Self-medication can Kill Patients with Hypertension

Hypertension is no more restricted to the aged population but has started occurring among the younger ones.
Self-medication can Kill Patients with Hypertension

(May 17 is World Hypertension Day)

NEW DELHI: Ignorance can never be bliss and this is what proved fatal for 50-year-old Amit Gupta, who kept ignoring the urgency to visit a doctor despite suffering from severe high blood pressure - also known as hypertension.

Instead of going in for specialised treatment, Gupta started popping pills on his own whenever he felt the problem of anxiety due to hypertension.

Within a year, Gupta not just suffered two strokes but the blood vessel of his eyes also thickened, causing partial blindness. When he finally visited a doctor, he was told that due to consuming excess unprescribed medicines, his kidneys had almost stopped functioning. A few months after, Gupta died of renal failure.

Medcial experts globally say that self-medication on many occasions can cause more harm than good. Self-medication has potential adverse interaction with prescription medication, especially in hypertension, which patients fail to understand.

"Hypertension should never be considered a minor health problem. The disease itself causes heart attacks, paralysis, renal failure, thickening of the arteries and several other diseases if ignored. A patient in such a situation should never think of self-medication," said Pradeep Gadge, Chief Diabetologist at Mumbai's Gadge’s Diabetes Care Centre, told IANS.

Noting several myths and misconceptions as the main reason for self-medication, Gupta said Indians are still are under the impression that it is an old age disease, that high blood pressure can be controlled with simple medication, that women are less likely to get hypertension than men and simple control of salt will protect them from the ill-effects of blood pressure.

According to the union health ministry, at least 40 percent of the people in cities and 20 percent in rural India suffer from hypertension and the number is fast increasing due a sedentary lifestyle and rising desire to earn more in a short period.

Gagdge who is also a visiting diabetologist at Breach Candy and Seven Hills Hospital, said: "If hypertension is left untreated it can cause aneurysms, heart attacks and strokes without giving any early signs and symptoms. Hypertension isn’t usually accompanied by any symptoms, which makes it mandatory for the patients to go for a check-up atleast once in a week."

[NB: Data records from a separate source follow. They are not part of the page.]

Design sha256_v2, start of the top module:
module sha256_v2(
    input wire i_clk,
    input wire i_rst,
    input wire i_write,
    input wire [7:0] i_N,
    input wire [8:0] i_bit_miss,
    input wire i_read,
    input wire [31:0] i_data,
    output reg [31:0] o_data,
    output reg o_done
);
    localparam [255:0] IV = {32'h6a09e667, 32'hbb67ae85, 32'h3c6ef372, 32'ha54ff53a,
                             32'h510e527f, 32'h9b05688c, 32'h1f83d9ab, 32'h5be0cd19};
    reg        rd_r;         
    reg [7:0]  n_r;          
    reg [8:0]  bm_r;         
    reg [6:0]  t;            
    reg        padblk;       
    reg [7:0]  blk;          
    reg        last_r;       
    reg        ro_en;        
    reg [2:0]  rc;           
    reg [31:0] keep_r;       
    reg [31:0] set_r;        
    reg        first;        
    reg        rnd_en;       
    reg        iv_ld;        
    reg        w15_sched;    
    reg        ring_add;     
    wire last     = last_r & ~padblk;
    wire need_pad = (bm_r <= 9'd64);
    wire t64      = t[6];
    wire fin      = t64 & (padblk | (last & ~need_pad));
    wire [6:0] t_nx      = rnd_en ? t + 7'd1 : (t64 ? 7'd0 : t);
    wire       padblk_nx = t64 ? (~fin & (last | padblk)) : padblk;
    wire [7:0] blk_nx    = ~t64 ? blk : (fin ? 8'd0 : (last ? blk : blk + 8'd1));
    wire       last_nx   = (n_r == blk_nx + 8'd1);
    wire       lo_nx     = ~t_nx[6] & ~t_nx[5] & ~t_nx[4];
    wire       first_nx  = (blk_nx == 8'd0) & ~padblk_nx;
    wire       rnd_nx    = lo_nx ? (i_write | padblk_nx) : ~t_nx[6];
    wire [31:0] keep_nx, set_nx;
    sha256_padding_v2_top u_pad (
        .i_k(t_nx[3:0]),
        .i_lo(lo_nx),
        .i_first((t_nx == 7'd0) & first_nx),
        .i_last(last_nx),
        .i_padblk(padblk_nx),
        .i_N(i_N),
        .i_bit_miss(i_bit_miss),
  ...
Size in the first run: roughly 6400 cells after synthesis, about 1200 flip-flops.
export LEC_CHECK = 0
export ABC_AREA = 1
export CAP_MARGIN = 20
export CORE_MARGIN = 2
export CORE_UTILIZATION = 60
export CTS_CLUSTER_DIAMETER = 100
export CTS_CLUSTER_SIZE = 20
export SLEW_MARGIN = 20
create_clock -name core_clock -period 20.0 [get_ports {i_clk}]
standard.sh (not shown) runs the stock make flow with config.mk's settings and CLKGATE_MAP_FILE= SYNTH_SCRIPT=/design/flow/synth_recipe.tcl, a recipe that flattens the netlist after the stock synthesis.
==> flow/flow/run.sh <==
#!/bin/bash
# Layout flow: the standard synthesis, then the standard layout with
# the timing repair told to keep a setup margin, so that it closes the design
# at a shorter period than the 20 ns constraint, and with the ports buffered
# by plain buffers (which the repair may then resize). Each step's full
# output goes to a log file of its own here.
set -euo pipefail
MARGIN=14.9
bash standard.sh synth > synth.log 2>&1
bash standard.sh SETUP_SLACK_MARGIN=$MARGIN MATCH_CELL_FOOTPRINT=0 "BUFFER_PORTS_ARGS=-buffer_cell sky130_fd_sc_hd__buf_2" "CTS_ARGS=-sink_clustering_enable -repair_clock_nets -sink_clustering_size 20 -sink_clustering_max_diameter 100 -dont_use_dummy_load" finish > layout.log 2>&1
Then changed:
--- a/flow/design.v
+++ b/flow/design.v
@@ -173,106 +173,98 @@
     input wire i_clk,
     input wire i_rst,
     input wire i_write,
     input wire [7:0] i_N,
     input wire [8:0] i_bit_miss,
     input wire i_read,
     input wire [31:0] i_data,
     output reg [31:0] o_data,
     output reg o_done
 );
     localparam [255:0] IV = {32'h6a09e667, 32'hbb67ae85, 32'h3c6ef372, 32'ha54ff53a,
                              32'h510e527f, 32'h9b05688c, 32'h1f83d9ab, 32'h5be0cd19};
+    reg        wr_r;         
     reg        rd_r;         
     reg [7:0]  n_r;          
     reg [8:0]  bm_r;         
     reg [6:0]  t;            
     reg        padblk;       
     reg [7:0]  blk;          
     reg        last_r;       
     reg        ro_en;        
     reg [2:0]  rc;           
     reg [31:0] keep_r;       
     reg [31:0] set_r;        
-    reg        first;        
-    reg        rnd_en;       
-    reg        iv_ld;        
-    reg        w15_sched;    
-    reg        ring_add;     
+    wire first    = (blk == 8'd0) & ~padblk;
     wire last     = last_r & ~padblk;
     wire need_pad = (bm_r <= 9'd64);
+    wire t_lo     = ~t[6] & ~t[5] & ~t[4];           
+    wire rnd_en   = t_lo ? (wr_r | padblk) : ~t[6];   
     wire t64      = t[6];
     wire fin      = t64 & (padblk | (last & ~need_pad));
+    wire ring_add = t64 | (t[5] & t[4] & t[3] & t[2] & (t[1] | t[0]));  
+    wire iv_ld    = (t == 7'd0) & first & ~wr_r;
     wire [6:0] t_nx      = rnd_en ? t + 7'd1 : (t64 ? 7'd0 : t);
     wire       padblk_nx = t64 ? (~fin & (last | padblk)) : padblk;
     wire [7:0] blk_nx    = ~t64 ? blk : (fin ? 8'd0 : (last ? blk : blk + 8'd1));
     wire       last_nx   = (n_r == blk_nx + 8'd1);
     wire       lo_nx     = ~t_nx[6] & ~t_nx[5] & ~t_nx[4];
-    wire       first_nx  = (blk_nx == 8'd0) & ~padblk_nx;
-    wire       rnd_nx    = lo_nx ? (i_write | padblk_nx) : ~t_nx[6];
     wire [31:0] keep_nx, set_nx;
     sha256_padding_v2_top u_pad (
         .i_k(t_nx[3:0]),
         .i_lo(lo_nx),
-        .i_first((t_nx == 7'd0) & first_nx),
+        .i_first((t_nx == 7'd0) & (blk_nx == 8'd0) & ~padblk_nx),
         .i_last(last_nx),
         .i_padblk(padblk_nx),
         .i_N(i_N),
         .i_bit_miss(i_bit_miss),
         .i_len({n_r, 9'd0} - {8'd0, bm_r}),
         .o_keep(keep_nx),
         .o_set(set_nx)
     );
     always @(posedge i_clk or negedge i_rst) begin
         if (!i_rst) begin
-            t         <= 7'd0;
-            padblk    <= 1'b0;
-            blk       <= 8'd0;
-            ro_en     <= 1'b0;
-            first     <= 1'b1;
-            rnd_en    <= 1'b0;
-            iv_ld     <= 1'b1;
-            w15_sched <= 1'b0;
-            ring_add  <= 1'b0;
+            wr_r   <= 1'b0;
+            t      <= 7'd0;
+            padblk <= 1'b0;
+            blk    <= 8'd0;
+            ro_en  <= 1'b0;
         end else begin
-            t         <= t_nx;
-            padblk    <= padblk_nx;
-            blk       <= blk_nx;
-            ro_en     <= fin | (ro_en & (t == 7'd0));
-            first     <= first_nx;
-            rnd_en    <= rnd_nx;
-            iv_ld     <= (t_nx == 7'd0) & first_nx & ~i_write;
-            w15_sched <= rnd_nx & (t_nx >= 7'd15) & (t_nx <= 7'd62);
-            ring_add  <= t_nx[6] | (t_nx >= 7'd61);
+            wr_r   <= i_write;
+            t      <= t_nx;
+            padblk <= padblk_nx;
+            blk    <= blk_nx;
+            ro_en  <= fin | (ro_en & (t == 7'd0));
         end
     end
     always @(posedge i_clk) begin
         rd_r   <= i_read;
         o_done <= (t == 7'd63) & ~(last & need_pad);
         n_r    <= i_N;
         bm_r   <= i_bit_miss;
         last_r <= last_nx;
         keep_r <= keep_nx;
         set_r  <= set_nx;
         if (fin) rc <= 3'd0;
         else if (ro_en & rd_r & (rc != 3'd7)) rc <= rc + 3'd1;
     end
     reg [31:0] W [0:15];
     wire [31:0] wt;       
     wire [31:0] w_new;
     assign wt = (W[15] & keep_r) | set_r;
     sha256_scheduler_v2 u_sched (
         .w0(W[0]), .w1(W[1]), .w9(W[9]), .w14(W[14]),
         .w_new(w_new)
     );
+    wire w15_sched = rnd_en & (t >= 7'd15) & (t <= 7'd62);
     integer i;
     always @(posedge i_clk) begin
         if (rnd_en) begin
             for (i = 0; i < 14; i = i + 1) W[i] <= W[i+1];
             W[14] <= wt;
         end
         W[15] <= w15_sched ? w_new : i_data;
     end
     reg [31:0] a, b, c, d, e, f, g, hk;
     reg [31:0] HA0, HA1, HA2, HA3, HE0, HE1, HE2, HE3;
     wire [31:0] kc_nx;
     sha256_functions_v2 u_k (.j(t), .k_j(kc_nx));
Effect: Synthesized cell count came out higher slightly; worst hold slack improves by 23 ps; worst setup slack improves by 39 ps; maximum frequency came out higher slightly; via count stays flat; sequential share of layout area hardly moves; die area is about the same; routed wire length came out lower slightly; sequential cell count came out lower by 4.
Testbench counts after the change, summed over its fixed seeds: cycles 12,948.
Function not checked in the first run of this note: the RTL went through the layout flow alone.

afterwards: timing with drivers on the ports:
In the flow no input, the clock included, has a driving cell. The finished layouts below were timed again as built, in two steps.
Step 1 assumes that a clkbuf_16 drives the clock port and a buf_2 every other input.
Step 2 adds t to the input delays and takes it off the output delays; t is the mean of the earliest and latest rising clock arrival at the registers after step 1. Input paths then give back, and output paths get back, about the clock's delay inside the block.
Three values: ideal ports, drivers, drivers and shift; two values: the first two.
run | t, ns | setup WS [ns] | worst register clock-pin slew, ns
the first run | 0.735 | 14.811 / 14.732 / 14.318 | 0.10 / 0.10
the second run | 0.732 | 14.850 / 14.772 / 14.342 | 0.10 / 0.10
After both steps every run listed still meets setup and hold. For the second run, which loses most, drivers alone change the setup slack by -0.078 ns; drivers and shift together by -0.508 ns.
Context: an optimization exercise on an open-source flow, tuned for small area. The choices shown serve that exercise and are no tape-out recipe.
Only simulation tests tie the RTL to the original design; equivalence was not proved.
No driver is modelled on the clock port, so clock power and skew are understated where the tree is cut down; a real chip needs a root buffer or a tree.
No activity file was given, so power comes from the tool's default toggle rates.

==> branch nickel <==
## ghrd_glue
module ghrd_glue (
	input	wire		CLK_50_MAX10,	 
	input	wire		POR_n,		 
	input	wire		CPU_RESETn,	 
	input	wire [3:0]	USER_PB,	 
	input	wire [4:0]	USER_DIPSW,	 
	output	wire		system_reset_n,		 
	output	wire		ENETA_RESETn,		 
	output	wire		ENETB_RESETn,		 
	output	wire		USER_LED_4,		 
	output	wire [3:0]	debounced_user_pb,	 
	output	wire [4:0]	debounced_user_dipsw	 
);
==> module bit_syncin_debouncer, before the edit <==
module bit_syncin_debouncer
(
	input	wire 		clk,
	input	wire		por_n,		 
	input	wire		data_in_n,
	output	reg		data_out_n
);
	localparam [19:0] X     = 20'hc9200;
	localparam [19:0] S0    = 20'h92400;
	localparam [19:0] XMASK = 20'hefff6;
	reg  [19:0] s;
	reg         r1, r2;
	wire        strobe = ((s ^ X) & XMASK) == 20'd0;
	wire        fb = strobe ? S0[0] : (s[19] ^ s[16]);
	always @ (posedge clk or negedge por_n)
	begin
		if (!por_n)
		begin
			s <= S0;
			r1 <= 1'b0;
			r2 <= 1'b0;
			data_out_n <= 1'b0;
		end
		else
		begin
			s <= {s[18:0], fb};
			if (strobe)
			begin
				r1 <= data_in_n;
				r2 <= r1;
				data_out_n <= r1 & r2;
			end
		end
	end
endmodule
This design comes from an exercise in tuning for small area, a short achievable clock period and few clock cycles per item on the open sky130 flow, not from production work. Function was not checked in any run shown here: the RTL went through the layout flow alone. Power is estimated from default activity; no workload was simulated.

==> design/flow/design.v <==
`timescale 1 ns / 1 ps
`default_nettype none
module axi4l_slv_top #(
    parameter int ADDR_WIDTH = 12,
    parameter int DATA_WIDTH = 32
) (
    input var                     aclk,
    input var                     aresetn,
    input var  [  ADDR_WIDTH-1:0] s_axi_awaddr,
    input var  [             2:0] s_axi_awprot,
    input var                     s_axi_awvalid,
    output var                    s_axi_awready,
    input var  [  DATA_WIDTH-1:0] s_axi_wdata,
    input var  [DATA_WIDTH/8-1:0] s_axi_wstrb,
    input var                     s_axi_wvalid,
    output var                    s_axi_wready,
    output var [             1:0] s_axi_bresp,
    output var                    s_axi_bvalid,
    input var                     s_axi_bready,
    input var  [  ADDR_WIDTH-1:0] s_axi_araddr,
    input var  [             2:0] s_axi_arprot,
    input var                     s_axi_arvalid,
    output var                    s_axi_arready,
    output var [  DATA_WIDTH-1:0] s_axi_rdata,
    output var [             1:0] s_axi_rresp,
    output var                    s_axi_rvalid,
    input var                     s_axi_rready,
    output var                    irq_reg_irq,
    input var                     reg_irq_bit0,
    output var [            31:0] reg_a_b,
    input var  [            31:0] reg_c_d
);
  logic b_free, wr_hs;
  logic bvalid_q, bidle_q, berr_q;
  assign b_free = !bvalid_q || s_axi_bready;
  assign s_axi_awready = s_axi_wvalid && (bidle_q || s_axi_bready);
  assign s_axi_wready = s_axi_awvalid && b_free;
  assign wr_hs = s_axi_awvalid && s_axi_wvalid && b_free;
  logic [9:0] wa;
  logic wa_lo;   
  assign wa = s_axi_awaddr[11:2];
  assign wa_lo = (wa[9:4] == 6'd0);
  logic wr_trap, wr_mask, wr_force, wr_trig, wr_a, wr_ok;
  assign wr_trap = wr_hs && wa_lo && (wa[3:0] == 4'd1);
  assign wr_mask = wr_hs && wa_lo && (wa[3:0] == 4'd2);
  assign wr_force = wr_hs && wa_lo && (wa[3:0] == 4'd3);
  assign wr_trig = wr_hs && wa_lo && (wa[3:0] == 4'd5);
  assign wr_a = wr_hs && wa_lo && (wa[3:0] == 4'd8);
  assign wr_ok = wa_lo && (wa[3:0] <= 4'd5 || wa[3:0] == 4'd8);
  always_ff @(posedge aclk) begin
    if (!aresetn) bvalid_q <= 1'b0;
    else if (wr_hs) bvalid_q <= 1'b1;
    else if (s_axi_bready) bvalid_q <= 1'b0;
  end
  always_ff @(posedge aclk) begin
    if (!aresetn) bidle_q <= 1'b1;
    else if (wr_hs) bidle_q <= 1'b0;
    else if (s_axi_bready) bidle_q <= 1'b1;
  end
  always_ff @(posedge aclk) begin
    if (b_free) berr_q <= !wr_ok;
  end
  assign s_axi_bvalid = bvalid_q;
  assign s_axi_bresp = {berr_q, berr_q};
  logic trap_q, mask_q, trig_q, irq_in_q;
  logic [31:0] a_q;
  logic irq_event;
  always_ff @(posedge aclk) irq_in_q <= reg_irq_bit0;
  assign irq_event = reg_irq_bit0 && (!trig_q || !irq_in_q);
  always_ff @(posedge aclk) begin
    if (!aresetn) trap_q <= 1'b0;
    else
      trap_q <= (trap_q && !(wr_trap && !s_axi_wdata[0])) || (wr_force && s_axi_wdata[0]) ||
          irq_event;
  end
  always_ff @(posedge aclk) begin
    if (!aresetn) mask_q <= 1'b0;
    else if (wr_mask) mask_q <= s_axi_wdata[0];
  end
  always_ff @(posedge aclk) begin
    if (!aresetn) trig_q <= 1'b0;
    else if (wr_trig) trig_q <= s_axi_wdata[0];
  end
  logic a_ld, a_keep;
  assign a_ld = wr_a && aresetn;
  assign a_keep = !wr_a && aresetn;
  always_ff @(posedge aclk) a_q <= ({32{a_ld}} & s_axi_wdata) | ({32{a_keep}} & a_q);
  assign reg_a_b = a_q;
  assign irq_reg_irq = trap_q && mask_q;
  logic rvalid_q, ridle_q, rerr_q, r_free;
  logic [31:0] rdata_q;
  assign r_free = !rvalid_q || s_axi_rready;
  assign s_axi_arready = ridle_q || s_axi_rready;
  logic [9:0] ra;
  logic ra_lo;
  assign ra = s_axi_araddr[11:2];
  assign ra_lo = (ra[9:4] == 6'd0);
  logic ra_ok, rd_a, rd_c;
  assign ra_ok = ra_lo && (ra[3:0] <= 4'd5 || ra[3:0] == 4'd8 || ra[3:0] == 4'd9);
  assign rd_a = ra_lo && (ra[3:0] == 4'd8);
  assign rd_c = ra_lo && (ra[3:0] == 4'd9);
  logic rd_bit0;
  always_comb begin
    case (ra[3:0])
      4'd0: rd_bit0 = trap_q && mask_q;
      4'd1: rd_bit0 = trap_q;
      4'd2: rd_bit0 = mask_q;
      4'd4: rd_bit0 = irq_in_q;
      4'd5: rd_bit0 = trig_q;
      4'd8: rd_bit0 = a_q[0];
      4'd9: rd_bit0 = reg_c_d[0];
      default: rd_bit0 = 1'b0;
    endcase
  end
  always_ff @(posedge aclk) begin
    if (!aresetn) rvalid_q <= 1'b0;
    else if (r_free) rvalid_q <= s_axi_arvalid;
  end
  always_ff @(posedge aclk) begin
    if (!aresetn) ridle_q <= 1'b1;
    else if (r_free) ridle_q <= !s_axi_arvalid;
  end
  logic ld_a, ld_c, r_keep;
  assign ld_a = r_free && rd_a;
  assign ld_c = r_free && rd_c;
  assign r_keep = !r_free;
  always_ff @(posedge aclk) begin
    rdata_q[31:1] <= ({31{ld_a}} & a_q[31:1]) | ({31{ld_c}} & reg_c_d[31:1]) |
        ({31{r_keep}} & rdata_q[31:1]);
    rdata_q[0] <= (r_free && ra_lo && rd_bit0) || (r_keep && rdata_q[0]);
  end
  always_ff @(posedge aclk) begin
    if (r_free) rerr_q <= !ra_ok;
  end
  assign s_axi_rvalid = rvalid_q;
  assign s_axi_rdata = rdata_q;
  assign s_axi_rresp = {rerr_q, rerr_q};
endmodule
`default_nettype wire
This design comes from an exercise in tuning for small area, a short achievable clock period and few clock cycles on the open sky130 flow, not from production work. The RTL was checked by simulation tests, not by an equivalence proof against the original design. Power is estimated from default activity; no workload was simulated.

## flow/design.v (module list and top-level ports; edited modules follow where they fit)
// module mac_pair: 202 lines
// module mac_sum: 256 lines
// module quant_tree: 409 lines
// module gemv_top: 379 lines
module gemv_top (
    input  logic        clk,
    input  logic        rst,
    input  logic        start,
    input  logic [9:0]  rows,
    input  logic [9:0]  cols,
    input  logic        x_tile_valid,
    input  logic [63:0] x_tile_in,
    output logic        x_tile_ready,
    input  logic        bias_tile_valid,
    input  logic [63:0] bias_tile_in,
    output logic        bias_tile_ready,
    input  logic        w_valid,
    input  logic [63:0] w_tile_row_in,
    output logic        w_ready,
    output logic        y_tile_valid,
    output logic [63:0] y_tile_out,
    output logic [9:0]  y_tile_idx,
    input  logic        y_tile_ready,
    output logic        tile_done,
    output logic        done
);
  // ...
==> flow/flow/run.sh <==
#!/bin/bash
# Layout flow: the standard layout (standard.sh, standard synthesis
# unchanged), with timing repair aimed at a tighter setup slack than the flow
# settings allow, gate sizing not limited to cells of the same footprint, and
# the port buffers made with buf_4. The make output goes to flow_standard.log;
# ORFS's own step logs stay under orfs/logs.
set -euo pipefail
bash standard.sh SETUP_SLACK_MARGIN=6.4 MATCH_CELL_FOOTPRINT=0 \
    "BUFFER_PORTS_ARGS=-buffer_cell sky130_fd_sc_hd__buf_4" finish > flow_standard.log 2>&1
==> flow/standard.sh <==
#!/bin/bash
# synth_recipe.tcl (not shown) runs the flow's synth.tcl, then flattens the netlist and writes it again
# the make line also repeats each setting of config.mk as NAME=value (left out here)
make -C /OpenROAD-flow-scripts/flow DESIGN_CONFIG=/design/flow/config.mk WORK_HOME=/design/flow/orfs CLKGATE_MAP_FILE= SYNTH_SCRIPT=/design/flow/synth_recipe.tcl "${@:-finish}"
==> flow/config.mk <==
export PLATFORM = sky130hd
export DESIGN_NAME = gemv_top
export DESIGN_NICKNAME = gemv_top
export VERILOG_FILES = /design/flow/design.v
export SDC_FILE = /design/flow/constraint.sdc
export NUM_CORES = 4
export LEC_CHECK = 0
export CAP_MARGIN = 20
export CORE_MARGIN = 2
export CORE_UTILIZATION = 40
export CTS_BUF_LIST = sky130_fd_sc_hd__clkbuf_8 sky130_fd_sc_hd__clkbuf_16
export CTS_CLUSTER_DIAMETER = 60
export CTS_CLUSTER_SIZE = 35
export SLEW_MARGIN = 20
==> flow/constraint.sdc <==
create_clock -name core_clock -period 10.0 [get_ports {clk}]
set_input_delay 2.0000 -clock core_clock [delete_from_list [all_inputs] [get_ports {clk}]]
set_output_delay 2.0000 -clock core_clock [all_outputs]
set_load 0.01 [all_outputs]
==> run summary, run 1 <==
# TYPE chip_impl_metric gauge
chip_impl_metric{name="switchingPower",unit="uW"} 20200
chip_impl_metric{name="cts_setup_buffers",unit=""} 36
chip_impl_metric{name="yosysWarningCount",unit=""} 11
chip_impl_info{name="cp_common_cell",value="sky130_fd_sc_hd__buf_6"} 1
chip_impl_info{name="timing.hold.worst.start",value="xr[2][45]$_DFF_P_"} 1
chip_impl_metric{name="place.gp.congestion",unit=""} 0.870
chip_impl_metric{name="layout_cell_area_excl_fill",unit="um^2"} 143000
chip_impl_metric{name="synthXorXnorAreaFrac",unit="%"} 4.78
chip_impl_metric{name="worst_slew_pin_slew",unit="ns"} 1.08
chip_impl_metric{name="post_drt_wl_per_cell",unit="um"} 19.6
chip_impl_info{name="top_power_group",value="registers"} 1
chip_impl_metric{name="design.die.area",unit="um^2"} 324000
chip_impl_metric{name="yosys.cell_types.count",unit=""} 88
chip_impl_metric{name="grt_remaining_overflow",unit=""} 0
chip_impl_metric{name="drtIter0Drc",unit=""} 5392
chip_impl_metric{name="finish.cell_count_without_fillers",unit=""} 12900
chip_impl_metric{name="finalHoldWorstSlack",unit="ns"} 0.303
chip_impl_metric{name="global_route.usage.met2",unit="%"} 24.7
chip_impl_metric{name="pre_cts_slack",unit="ns"} 5.62
chip_impl_metric{name="cellPowerDensity",unit="nW/um^2"} 386
chip_impl_metric{name="total_via_count_after_detailed_routing",unit=""} 64500
chip_impl_info{name="outcome",value="complete, no violations"} 1
chip_impl_metric{name="io_pins",unit=""} 299
chip_impl_metric{name="post-route-min-period",unit="ns"} 3.68
chip_impl_info{name="timing.critical_path.from_type",value="flip-flop"} 1
chip_impl_metric{name="cts_hold_buf",unit=""} 0
chip_impl_metric{name="tritoncts_num_sinks",unit=""} 3423
chip_impl_metric{name="cp.depth",unit=""} 16
chip_impl_metric{name="layout.nets",unit=""} 9551
chip_impl_info{name="r2r_start",value="dcnt[0]$_DFFE_PP0P_"} 1
chip_impl_metric{name="worst-path-max-fanout",unit=""} 5
chip_impl_metric{name="nNonClkBuffers",unit=""} 424
Testbench counts, summed over its fixed seeds: cycles 10,902.
==> run 2, diff against run 1 <==
--- a/flow/config.mk
+++ b/flow/config.mk
@@ -8,7 +8,4 @@
 export CAP_MARGIN = 20
 export CORE_MARGIN = 2
 export CORE_UTILIZATION = 40
-export CTS_BUF_LIST = sky130_fd_sc_hd__clkbuf_8 sky130_fd_sc_hd__clkbuf_16
-export CTS_CLUSTER_DIAMETER = 60
-export CTS_CLUSTER_SIZE = 35
 export SLEW_MARGIN = 20
==> run 2 against run 1 <==
Compared with the run above: largest cell class unchanged; register-to-register slack got worse by 0.03 ns; routed wire length rose by 2.0%; count of clock-buffer cells in the layout grew 267; power increased by 6.4%; critical path type unchanged; highest routed layer unchanged; cell area is 3.0% higher; still clean.
Background: an optimization exercise with open tools, aiming at small area, a short achievable clock period and few clock cycles. Do not read the settings as production practice.
No functional check of the RTL was part of this run.

<file path="flow/config.mk">
export PLATFORM = sky130hd
export DESIGN_NAME = SequentialMultiplier
export DESIGN_NICKNAME = SequentialMultiplier
export VERILOG_FILES = /design/flow/design.v
export SDC_FILE = /design/flow/constraint.sdc
export NUM_CORES = 4
export LEC_CHECK = 0
export CAP_MARGIN = 20
export CORE_MARGIN = 2
export CORE_UTILIZATION = 40
export SETUP_SLACK_MARGIN = 1.3
export SLEW_MARGIN = 20
export SYNTH_HIERARCHICAL = 1
</file>
<file path="flow/constraint.sdc">
create_clock -name core_clock -period 4.0 [get_ports {clock}]
set_input_delay 0.8000 -clock core_clock [delete_from_list [all_inputs] [get_ports {clock}]]
set_output_delay 0.8000 -clock core_clock [all_outputs]
set_load 0.01 [all_outputs]
</file>
Context: an optimization exercise on an open-source flow, tuned for small area, a short achievable clock period and few clock cycles. The choices shown serve that exercise and are no tape-out recipe.
At most, simulation tests tie the RTL to the original design; equivalence was not proved.
For runs 1 and 6 to 8, only the layout was checked, not whether the RTL still works.
Power figures rest on the tool's default switching activity, not on a simulated workload.

[design.v]
module rf_ao22 (
    input  logic a1, a2, b1, b2,
    output logic y
);
    assign y = (a1 & a2) | (b1 & b2);
endmodule
module rf_aoi222 (
    input  logic a1, a2, b1, b2, c1, c2,
    output logic y
);
    assign y = !((a1 & a2) | (b1 & b2) | (c1 & c2));
endmodule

Recent studies show that hypertension is likely to end up being an epidemic in the near future, and approximately one-third of Indias population will suffer from it by 2020. Currently it is responsible for 7.1 million global deaths annually.

Globally, South Africa has the highest number of high blood pressure patients.

Pratik Soni, senior consultant of cardiology at Mumbai-based Wockhardt Hospitals, said that hypertensive people are most of times asymptomatic and therefore it is advisable for them to get their blood pressure checked regularly especially if there is hypertension in the family or anyone is overweight.

Calling the disease a silent killer, Soni said that hypertension is no more restricted to the aged population but has started occurring among the younger ones.

"Change in the lifestyle of the youth, lack of nutritious food, steroids and oral contraceptives are among the major reasons that is causing hypertension among the young population," Soni told IANS.

Statistics say that at least 33 percent of the Indian population remains unaware that it is a patient of hypertension which largely includes the younger population.

Explaining the several other reasons behind self-medication, R.K. Singal, director and head of internal medicine at Delhi based B.L. Kapoor hospital, told IANS: "When a person comes to know about the problem of hypertension and blood pressure... it is very late. To avoid the expenditure on the medicines.... people start self medication and at the end suffer from premature death and disability."

Vipul Gupta, head of neurointerventional surgery at Gurgaon-based Medanta Medicity, recommended that adults should not consume more than five grams of salt per day. Sodium content is high in processed commercial food and accordingly hypertensives should be cautious in consuming packaged food.

"People who are diagnosed with hypertension, apart from proper prescribed medicines, should concentrate on fruit and vegetables each day, avoid fat, limit the amount of sugar, quit smoking and most importantly reduce the stress levels and take time to relax," Gupta told IANS.